Records shown »
== Segment start ==
===== config.mk =====
export PLATFORM = sky130hd
export DESIGN_NAME = seg7_word_reader_flat
export DESIGN_NICKNAME = d
export VERILOG_FILES = /design/src/rtl/seg7_word_reader_if.sv /design/src/rtl/seg7_word_reader.sv /design/src/flat_wrapper.sv
export SDC_FILE = /design/constraint.sdc
export NUM_CORES = 1
export LEC_CHECK = 0
export CAP_MARGIN = 25
export CORE_ASPECT_RATIO = 1.75
export CORE_MARGIN = 5
export CORE_UTILIZATION = 40
export DETAILED_ROUTE_END_ITERATION = 8
export GPL_TIMING_DRIVEN = 0
export HOLD_SLACK_MARGIN = 0.08
export PLACE_DENSITY = 0.72
export REMOVE_ABC_BUFFERS = 1
export SLEW_MARGIN = 10
export SYNTH_ARGS = -nofsm -noshare
export SYNTH_HDL_FRONTEND = slang
export SYNTH_SLANG_ARGS = --single-unit

===== constraint.sdc =====
create_clock -name clock -period 1.8 [get_ports clock]
set_input_delay 0.54 -clock clock [delete_from_list [all_inputs] [get_ports clock]]
set_output_delay 0.54 -clock clock [all_outputs]
set_load 0.05 [all_outputs]

===== src/rtl/seg7_word_reader_if.sv =====
// seg7_word_reader_if
//   Glyph stream in, assembled hex word out, for seg7_word_reader.
//   NUM_DIGITS must match the reader's NUM_DIGITS (sets the width of value).
//   master : glyph producer / word consumer
//            drives seg_in, seg_valid, flush, value_ready
//   slave  : the reader
//            drives seg_ready, value, value_err, value_valid, digit_cnt
interface seg7_word_reader_if #(
  parameter int unsigned NUM_DIGITS = 6
);
  logic [6:0]              seg_in;
  logic                    seg_valid;
  logic                    seg_ready;
  logic                    flush;
  logic [4*NUM_DIGITS-1:0] value;
  logic                    value_err;
  logic                    value_valid;
  logic                    value_ready;
  logic [3:0]              digit_cnt;

  modport master (
    output seg_in, seg_valid, flush, value_ready,
    input  seg_ready, value, value_err, value_valid, digit_cnt
  );

  modport slave (
    input  seg_in, seg_valid, flush, value_ready,
    output seg_ready, value, value_err, value_valid, digit_cnt
  );
endinterface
== Segment end ==
Task brief » Every line of the entries above that includes "logic" should be copied.

Problem solution »
  logic [6:0]              seg_in;
  logic                    seg_valid;
  logic                    seg_ready;
  logic                    flush;
  logic [4*NUM_DIGITS-1:0] value;
  logic                    value_err;
  logic                    value_valid;
  logic                    value_ready;
  logic [3:0]              digit_cnt;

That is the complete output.